==> config.mk <==
export PLATFORM = sky130hd
export DESIGN_NAME = etr_clb_ram
export DESIGN_NICKNAME = d
export VERILOG_FILES = /design/src/design/etr_pkg.sv /design/src/design/etr_clb_ram.sv
export SDC_FILE = /design/constraint.sdc
export NUM_CORES = 1
export LEC_CHECK = 0
export BUFFER_PORTS_ARGS = -buffer_cell sky130_fd_sc_hd__buf_2
export CELL_PAD_IN_SITES_DETAIL_PLACEMENT = 0
export CELL_PAD_IN_SITES_GLOBAL_PLACEMENT = 1
export CORE_ASPECT_RATIO = 1.25
export CORE_MARGIN = 5
export CORE_UTILIZATION = 48
export CTS_CLUSTER_DIAMETER = 60
export DETAILED_ROUTE_END_ITERATION = 6
export PLACE_DENSITY = 0.81
export SYNTH_ARGS = -nofsm -noshare
export SYNTH_HDL_FRONTEND = slang
export SYNTH_SLANG_ARGS = --single-unit
==> constraint.sdc <==
create_clock -name hclk -period 7.2 [get_ports hclk]
set_input_delay 1.44 -clock hclk [delete_from_list [all_inputs] [get_ports hclk]]
set_output_delay 1.44 -clock hclk [all_outputs]
set_load 0.02 [all_outputs]
==> src/msq_sequencer.sv <==
// Measurement sequencer of the monitoring converter
`timescale 1ns/1ns
`default_nettype none
`include "msq_defs.svh"

module msq_sequencer #(
   parameter int CAL_CYCLES = `MSQ_CAL_CYCLES
) (
   // Clock and reset
   input wire logic sys_clk,
   input wire logic nrst,
   // Register access from the serial engine
   input wire msq_pkg::msq_reg_req_t reg_req,
   output logic [7:0] reg_rdata,
   // Serial engine status
   input wire logic ser_busy,
   input wire logic spi_select,
   output logic spi_locked,
   // Converter
   output msq_pkg::msq_conv_req_t conv_req,
   input wire logic conv_done,
   input wire logic [9:0] conv_data,
   // Results and configuration
   output msq_pkg::msq_result_t result,
   output logic cal_busy,
   output logic cal_disturbed,
   output logic int_enable,
   output logic int_polarity,
   output logic smbus_timeout_en
);
   import msq_pkg::*;

   ////////////////////////////////////////////////////////////////////////
   // Registers

   logic [7:0] measure_control;
   logic [7:0] channel_mode_control;
   logic [7:0] converter_setup;
   logic sw_reset;
   msq_state_t state;
   msq_state_t next_state;
   logic [31:0] cal_cnt;
   logic [3:0] slot;
   logic [3:0] next_slot;
   logic [3:0] avg_cnt;
   logic [13:0] acc;
   logic avg_on;
   logic ext_diode;
   logic running;
   logic last_read;

   assign avg_on = !channel_mode_control[`MSQ_CM_AVG_OFF];
   assign ext_diode = (measure_control[`MSQ_MC_PIN_HI:`MSQ_MC_PIN_LO] == 2'h0);
   assign running = measure_control[`MSQ_MC_START];
   assign last_read = !avg_on || (avg_cnt == `MSQ_AVG_LAST);
   assign sw_reset = reg_req.wr && (reg_req.addr == `MSQ_OFS_CONVERTER_SETUP)
      && reg_req.wdata[`MSQ_CS_SW_RESET];

   // Host writes; a software reset restores defaults
   always_ff @(posedge sys_clk)
   begin
      if (!nrst || sw_reset)
      begin
         measure_control <= `MSQ_RST_MEASURE_CONTROL;
         channel_mode_control <= `MSQ_RST_CHANNEL_MODE;
         converter_setup <= `MSQ_RST_CONVERTER_SETUP;
      end
      else if (reg_req.wr)
      begin
         case (reg_req.addr)
            `MSQ_OFS_MEASURE_CONTROL: measure_control <= reg_req.wdata;
            `MSQ_OFS_CHANNEL_MODE: channel_mode_control <= reg_req.wdata;
            `MSQ_OFS_CONVERTER_SETUP: converter_setup <= reg_req.wdata;
            default: measure_control <= measure_control;
         endcase
      end
   end

   // Read data, registered; unmapped offsets read zero
   always_ff @(posedge sys_clk)
   begin
      if (!nrst)
         reg_rdata <= 8'h00;
      else
      begin
         case (reg_req.addr)
            `MSQ_OFS_MEASURE_CONTROL: reg_rdata <= measure_control;
            `MSQ_OFS_CHANNEL_MODE: reg_rdata <= channel_mode_control;
            `MSQ_OFS_CONVERTER_SETUP: reg_rdata <= converter_setup;
            default: reg_rdata <= 8'h00;
         endcase
      end
   end

   // Configuration outputs toward interrupt and bus logic
   always_ff @(posedge sys_clk)
   begin
      if (!nrst)
      begin
         int_enable <= 1'b0;
         int_polarity <= 1'b0;
         smbus_timeout_en <= 1'b0;
      end
      else
      begin
         int_enable <= measure_control[`MSQ_MC_INT_EN];
         int_polarity <= measure_control[`MSQ_MC_INT_POL];
         smbus_timeout_en <= converter_setup[`MSQ_CS_SMB_TMO];
      end
   end

   ////////////////////////////////////////////////////////////////////////
   // Serial protocol lock

   // I2C after power up; SPI sticks until nrst is next asserted, a software reset keeps it
   always_ff @(posedge sys_clk)
   begin
      if (!nrst)
         spi_locked <= 1'b0;
      else if (spi_select)
         spi_locked <= 1'b1;
   end

   ////////////////////////////////////////////////////////////////////////
   // Calibration

   // Calibration timer; serial traffic cuts it short
   always_ff @(posedge sys_clk)
   begin
      if (!nrst)
      begin
         cal_cnt <= 32'h0;
         cal_disturbed <= 1'b0;
      end
      else if (state == MSQ_CAL)
      begin
         cal_cnt <= cal_cnt + 32'h1;
         if (ser_busy)
            cal_disturbed <= 1'b1;
      end
   end

   assign cal_busy = (state == MSQ_CAL);

   ////////////////////////////////////////////////////////////////////////
   // Channel selection

   // Next channel after a finished result
   always_comb
   begin
      next_slot = slot;
      if (channel_mode_control[`MSQ_CM_SINGLE])
         next_slot = channel_mode_control[`MSQ_CM_CHAN_HI:0];
      else
      begin
         case (slot)
            `MSQ_CH_VDD: next_slot = `MSQ_CH_INT_TEMP;
            `MSQ_CH_INT_TEMP: next_slot = ext_diode ? `MSQ_CH_EXT_TEMP : `MSQ_CH_ANALOG_INPUT_ONE;
            `MSQ_CH_ANALOG_INPUT_ONE: next_slot = `MSQ_CH_ANALOG_INPUT_TWO;
            `MSQ_CH_EXT_TEMP, `MSQ_CH_ANALOG_INPUT_TWO: next_slot = `MSQ_CH_ANALOG_INPUT_THREE;
            `MSQ_CH_ANALOG_INPUT_EIGHT: next_slot = `MSQ_CH_VDD;
            default: next_slot = slot + 4'h1;
         endcase
      end
   end

   ////////////////////////////////////////////////////////////////////////
   // Sequencer

   // State transitions
   always_comb
   begin
      next_state = state;
      case (state)
         MSQ_CAL:
            if (ser_busy || cal_cnt >= CAL_CYCLES - 1)
               next_state = MSQ_IDLE;
         MSQ_IDLE:
            if (running && !ser_busy)
               next_state = MSQ_ISSUE;
         MSQ_ISSUE:
            if (!running)
               next_state = MSQ_IDLE;
            else if (!ser_busy)
               next_state = MSQ_WAIT;
         MSQ_WAIT:
            if (!running)
               next_state = MSQ_IDLE;
            else if (ser_busy || conv_done)
               next_state = MSQ_ISSUE;
         default:
            next_state = MSQ_IDLE;
      endcase
   end

   always_ff @(posedge sys_clk)
   begin
      if (!nrst)
         state <= MSQ_CAL;
      else
         state <= next_state;
   end

   // Channel pointer; a fresh start or a mode switch takes effect here
   always_ff @(posedge sys_clk)
   begin
      if (!nrst)
         slot <= `MSQ_CH_VDD;
      else if (state == MSQ_IDLE)
         slot <= channel_mode_control[`MSQ_CM_SINGLE] ?
            channel_mode_control[`MSQ_CM_CHAN_HI:0] : `MSQ_CH_VDD;
      else if (state == MSQ_WAIT && conv_done && !ser_busy && last_read)
         slot <= next_slot;
   end

   // Averaging accumulator; aborts discard partial sums
   always_ff @(posedge sys_clk)
   begin
      if (!nrst || state != MSQ_WAIT && state != MSQ_ISSUE)
      begin
         acc <= 14'h0;
         avg_cnt <= 4'h0;
      end
      else if (state == MSQ_WAIT && ser_busy)
      begin
         acc <= 14'h0;
         avg_cnt <= 4'h0;
      end
      else if (state == MSQ_WAIT && conv_done)
      begin
         acc <= last_read ? 14'h0 : acc + {4'h0, conv_data};
         avg_cnt <= last_read ? 4'h0 : avg_cnt + 4'h1;
      end
   end

   // Result register, written only when the average is complete
   always_ff @(posedge sys_clk)
   begin
      if (!nrst)
         result <= '0;
      else
      begin
         result.valid <= 1'b0;
         if (state == MSQ_WAIT && conv_done && !ser_busy && last_read)
         begin
            result.valid <= 1'b1;
            result.chan <= slot;
            if (avg_on)
               result.data <= 10'((acc + {4'h0, conv_data}) >> 4);
            else
               result.data <= conv_data;
         end
      end
   end

   // Converter request
   always_ff @(posedge sys_clk)
   begin
      if (!nrst)
         conv_req <= '0;
      else
      begin
         conv_req.start <= (state == MSQ_ISSUE) && running && !ser_busy;
         conv_req.abort <= (state == MSQ_WAIT) && ser_busy;
         conv_req.chan <= slot;
         conv_req.fast <= converter_setup[`MSQ_CS_FAST];
         conv_req.filter_off <= converter_setup[`MSQ_CS_FAST];
         conv_req.ref_vdd <= converter_setup[`MSQ_CS_REF_VDD];
      end
   end
endmodule // msq_sequencer
`default_nettype wire
File: src/remote_regs_pkg.sv
package remote_regs_pkg;
   localparam int          ADDR_W          = 3;
   localparam int          DATA_W          = 16;
   localparam logic [2:0]  SENSOR_CFG_ADDR = 3'h1;
   localparam logic [2:0]  BRIGHT_CMD_ADDR = 3'h2;
   localparam logic [2:0]  AUTO_OVR_ADDR   = 3'h3;
   localparam logic [2:0]  OVR_VAL1_ADDR   = 3'h4;
   localparam logic [2:0]  OVR_VAL2_ADDR   = 3'h5;
   localparam int          CONTRAST_LSB    = 8;
   localparam int          SUBPIX_BIT      = 14;
   localparam int          STATIC_BIT      = 15;
   localparam int          RLE_BIT         = 15;
   localparam int          RBL_BIT         = 14;
   localparam int          MAX_LSB         = 7;
   localparam int          S1A_BIT         = 15;
   localparam int          SENSOR1_BRIGHT_OVERRIDE_BIT        = 14;
   localparam int          S2A_BIT         = 7;
   localparam int          SENSOR2_BRIGHT_OVERRIDE_BIT        = 6;
   localparam logic [5:0]  CONTRAST_RST    = 6'h20;
   localparam logic [6:0]  LIMIT_MAX_NET   = 7'h7D;
   localparam logic [6:0]  NORM_MIN        = 7'h04;
   localparam logic [6:0]  NORM_MAX        = 7'h64;
   localparam logic [6:0]  OVR_MAX         = 7'h40;
   localparam logic [6:0]  BRIGHT_RST      = 7'h32;
endpackage

File: src/bright_if.sv
`timescale 1ns/1ps
interface bright_if;
   logic       limit_en;
   logic [6:0] lim_lo;
   logic [6:0] lim_hi;
   logic       auto_en;
   logic       load;
   logic [6:0] load_val;
   logic [6:0] auto_val;
   logic [6:0] level;
   modport ctl (output limit_en, lim_lo, lim_hi, auto_en, load, load_val, auto_val,
                input level);
   modport chan (input limit_en, lim_lo, lim_hi, auto_en, load, load_val, auto_val,
                 output level);
endinterface

File: src/bright_chan.sv
`timescale 1ns/1ps
module bright_chan (
   // Clock and reset
   input wire logic clock,
   input wire logic rst_n,
   // Control
   bright_if.chan   bus
);
   typedef struct packed {
      logic [6:0] level;
   } chan_s;
   chan_s st_q;
   chan_s st_d;
   logic [6:0] lo;
   logic [6:0] hi;
   logic [6:0] want;

   always_comb begin
      st_d = st_q;
      lo   = bus.limit_en ? bus.lim_lo : remote_regs_pkg::NORM_MIN;
      hi   = bus.limit_en ? bus.lim_hi : remote_regs_pkg::NORM_MAX;
      want = st_q.level;
      // A written value seeds the level; with auto on it is only a starting point.
      if (bus.load) begin // RQ17
         want = bus.load_val;
      end else if (bus.auto_en) begin // RQ13
         want = bus.auto_val;
      end
      // Clamping applies to manual, override and automatic changes alike.
      if (want < lo) begin // RQ9
         want = lo;
      end
      if (want > hi) begin // RQ9
         want = hi;
      end
      // Frozen level still follows limits, otherwise it is held.
      st_d.level = want; // RQ14
   end

   always_ff @(posedge clock or negedge rst_n) begin
      if (!rst_n) begin
         st_q.level <= remote_regs_pkg::BRIGHT_RST;
      end else begin
         st_q <= st_d;
      end
   end

   assign bus.level = st_q.level;

   a_level_limit : assert property (@(posedge clock) disable iff (!rst_n)
      $past(bus.limit_en) |-> (st_q.level >= $past(bus.lim_lo)
                               && st_q.level <= $past(bus.lim_hi))) // RQ9
      else $error("brightness outside remote limits");
   a_frozen_hold : assert property (@(posedge clock) disable iff (!rst_n)
      (!bus.auto_en && !bus.load && $stable(bus.lim_lo) && $stable(bus.lim_hi)
       && $stable(bus.limit_en) && st_q.level >= bus.lim_lo
       && st_q.level <= bus.lim_hi && bus.limit_en) |=> $stable(st_q.level)) // RQ14
      else $error("frozen brightness changed");
endmodule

[EXERCISE]
Quote the listing above, but only from the line that shows "bus.lim_lo : remote_regs_pkg::NORM_MIN;" through the line that shows "if (bus.load) begin // RQ17".

[EXERCISE SOLUTION]
      lo   = bus.limit_en ? bus.lim_lo : remote_regs_pkg::NORM_MIN;
      hi   = bus.limit_en ? bus.lim_hi : remote_regs_pkg::NORM_MAX;
      want = st_q.level;
      // A written value seeds the level; with auto on it is only a starting point.
      if (bus.load) begin // RQ17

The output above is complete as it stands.